身長187cmの大柄な男性。剣術の使い手。

性格は乱暴だが良い兄であり、仲間思い。国内最強の侍のはずなのに、なぜか月佳姫にだけは逆らえない。

真白~ましろ~

白い龍の化身であり巫女。

身長130cmの12歳。

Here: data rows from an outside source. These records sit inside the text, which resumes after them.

This is an optimization exercise on Yosys and OpenROAD, whose aim is small area, not a production implementation.
Only simulation tests tie the RTL to the original design; equivalence was not proved.
Power figures rest on the tool's default switching activity, not on a simulated workload.

// kojisan_sau
module kojisan_sau (
    input  wire        clk,
    input  wire        rst,           
    input  wire        host_we,
    input  wire [2:0]  host_addr,
    input  wire [31:0] host_wdata,
    output reg  [31:0] host_rdata,
    output wire        irq,
    output wire        bus_req,
    output reg  [2:0]  bus_op,
    output reg  [7:0]  bus_wdata,
    output wire        bus_mack,
    input  wire        bus_ans,
    input  wire [1:0]  bus_ans_code,
    input  wire [7:0]  bus_rdata
);
    localparam [3:0] S_W_START   = 4'd1,
                     S_W_ADDR    = 4'd2,
                     S_W_CMD     = 4'd3,
                     S_W_PAYLOAD = 4'd4,
                     S_W_STOP    = 4'd5,
                     S_WAIT      = 4'd6,
                     S_R_START   = 4'd7,
                     S_R_ADDR_W  = 4'd8,
                     S_R_REG     = 4'd9,
                     S_R_RSTART  = 4'd10,
                     S_R_ADDR_R  = 4'd11,
                     S_R_DATA    = 4'd12,
                     S_R_STOP    = 4'd13,
                     S_CHECK     = 4'd14;
    reg        ie;
    reg [6:0]  addr;
    reg        busy, done, err;
    reg [3:0]  seq;         
    reg [2:0]  idx;         
    reg        abort;       
    reg        t_fail;
    reg [7:0]  crc;         
    reg [31:0] tr;          
    reg [29:0] hr;          
    reg        cy_t, cy_h, c_t, c_h;
    function [7:0] crc8b;
        input [7:0] c0, b;
        reg   [7:0] c;
        integer     i;
        begin
            c = c0 ^ b;
            for (i = 0; i < 8; i = i + 1)
                c = c[7] ? ((c << 1) ^ 8'h31) : (c << 1);
            crc8b = c;
        end
    endfunction
    wire        first_byte = (idx == 3'd0) || (idx == 3'd3);
    wire [7:0]  crc_next   = crc8b(first_byte ? 8'hFF : crc, bus_rdata);
    wire        h_bad      = (crc != 8'd0);
  ...
For scale: ~540 cells after synthesis, ~95 I/O pins, about 5200 um2 of cells after synthesis.
==> flow/config.mk <==
export PLATFORM = sky130hd
export DESIGN_NAME = kojisan_sau
export DESIGN_NICKNAME = kojisan_sau
export VERILOG_FILES = /design/flow/design.v
export SDC_FILE = /design/flow/constraint.sdc
export NUM_CORES = 4
export LEC_CHECK = 0
export CAP_MARGIN = 20
export CORE_MARGIN = 2
export CORE_UTILIZATION = 40
export CTS_BUF_LIST = sky130_fd_sc_hd__clkbuf_16
export CTS_CLUSTER_DIAMETER = 500
export CTS_CLUSTER_SIZE = 32
export SLEW_MARGIN = 20
==> flow/constraint.sdc <==
create_clock -name core_clock -period 500.0 [get_ports {clk}]
set_input_delay 100.0000 -clock core_clock [delete_from_list [all_inputs] [get_ports {clk}]]
set_output_delay 100.0000 -clock core_clock [all_outputs]
set_load 0.01 [all_outputs]
standard.sh (not shown) runs the stock make flow with config.mk's settings and CLKGATE_MAP_FILE= SYNTH_SCRIPT=/design/flow/synth_recipe.tcl, a recipe that flattens the netlist after the stock synthesis.
==> flow/flow/run.sh <==
#!/bin/bash
# Standard ORFS layout, except that the port buffers are the smallest buffer cell (buf_1)
# instead of the cell buffer_ports picks by default. Every port still gets its own buffer.
set -euo pipefail
cd "$(dirname "$0")/.."
export BUFFER_PORTS_ARGS="-buffer_cell sky130_fd_sc_hd__buf_1"
bash standard.sh > standard_flow.log 2>&1
Then changed:
==> flow/flow/run.sh (replaced) <==
#!/bin/bash
# The standard layout (standard.sh) with two changes:
#  - synthesis is the standard flow's own script, except that ABC maps the combinational
#    logic with an area-oriented script (flow/area.abc) instead of ORFS's
#    delay-oriented one; registers are mapped before ABC, so they are the
#    standard synthesis's registers;
#  - every port still gets its own buffer, but it is the smallest buffer cell.
# Each tool's full output goes to the ORFS logs under orfs/logs; the make output
# goes to standard_flow.log.
set -euo pipefail
cd "$(dirname "$0")/.."
W=$PWD
{
  echo 'proc abc {args} {'
  echo '  set i [lsearch $args -script]'
  echo "  if {\$i >= 0} { lset args [expr {\$i+1}] $W/flow/area.abc }"
  echo '  yosys abc {*}$args'
  echo '}'
  cat synth_recipe.tcl
} > area_synth.tcl
export BUFFER_PORTS_ARGS="-buffer_cell sky130_fd_sc_hd__buf_1"
bash standard.sh SYNTH_SCRIPT="$W/area_synth.tcl" finish > standard_flow.log 2>&1
==> flow/flow/area.abc (new file) <==
strash
dc2
dch
amap
Settings changed: CTS_BUF_LIST sky130_fd_sc_hd__clkbuf_16 to sky130_fd_sc_hd__clkbuf_8, CTS_CLUSTER_DIAMETER 500 to not set, CTS_CLUSTER_SIZE 32 to not set.
The changed run ran to the end with no violations.
Setup slack degrades by 0.34 ns.
Sequential power came out higher by about 1%.
Cell area falls by 4.5%.
Total power is lower by 1.9%.
Sequential cell count does not change.

==> afterwards: timing with drivers on the ports <==
No port has a modelled driver above. Below, the same layouts with a new extraction and two added sets of constraints. Step 1: set_driving_cell puts a clkbuf_16 on clk and a buf_2 on each other input, an assumption about the parent block. Step 2 times the ports against the registers' clock, not the clock port: input delays grow and output delays shrink by t, the midpoint of the rising clock arrivals with the driver on. a / b / c = ideal ports / drivers / drivers and shift; a / b = the first two.
| run | t, ns | setup slack, ns | latest minus earliest clock arrival (ns) |
|---|---|---|---|
| the first run | 0.395 | 298.387 / 298.351 / 298.351 | 0.010 / 0.011 |
| the second run | 0.411 | 298.043 / 298.013 / 298.013 | 0.017 / 0.017 |
After both steps setup and hold are still met in every run listed. The setup slack of the first run, which loses most, moves by -0.036 ns with the drivers and by -0.036 ns with both steps.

普段は巫女袴や狩衣を着ている。

兄は2m近くあるのにも関わらず、なぜか伸びない身長に悩んでいる。

異世界でドレスを着せてもらったら、本当に歩くお人形さんみたいになってしまい、ポピーと魔女さんの着せ替えごっこに付き合わされている。

りゅか

実は当代随一の巫女を凌ぐ実力だった真白のお師匠さま。自称幽霊。本来、まだ死ぬ運命ではなかったらしいが…。

身長135cm。

月佳姫~げっかひめ~

当代随一の巫女。おっとりした女性。武黒の幼なじみ。

酒・賭博・喧嘩な武黒に時には苦言を呈することも。怒らせると怖い。実は武黒達のために厳しい修行に耐え、当代随一と呼ばれるほどの実力者になった努力家。

魔女さん

妖艶な謎の女性。どの世界にも属さない狭間と呼ばれる世界に住んでいる。普段は狭間にある荒野の洋館にポピーと二人暮らし。りゅかと仲が良いようだけど…。お酒と本が好きな美女。

蘭丸~らんまる~

東見(あずまみ)の領地の次男。武黒達の幼なじみ。武術に秀でている。弓と剣術の腕はなかなかのもの。ちなみに身長183cm。

困った兄弟達に悩まされている。

藍炎~らんえん~

東見(あずまみ)の領主。蘭丸の兄。

物腰はやわらかいのだが、女性好きであり、実際、よくモテている。

かなりの酒豪でザルを越えてワク。


陵王~りょうおう~

東見の長女。藍炎と蘭丸の姉。

剣術に優れる。無類の酒好き。

残念な美女。

ポピー

魔法のローブをかぶっているが、おそらく身長は真白と変わらないくらいだろう。魔女さんと二人暮らし。ちなみに身長はローブをいれて135cm

文太~ぶんた~

真白のお友達。術者見習い。

奥美(おうび)の巫女

故人。真白たちの母。

黒い龍

狭間に棲む黒い龍。烏に似た翼が生えている。怨念に近い想いを抱いて奥美の村を襲いはじめるが…。人間を襲う理由は食べるためなのか、恨んでいるのかは不明。真白が救いたいと願った人でもある。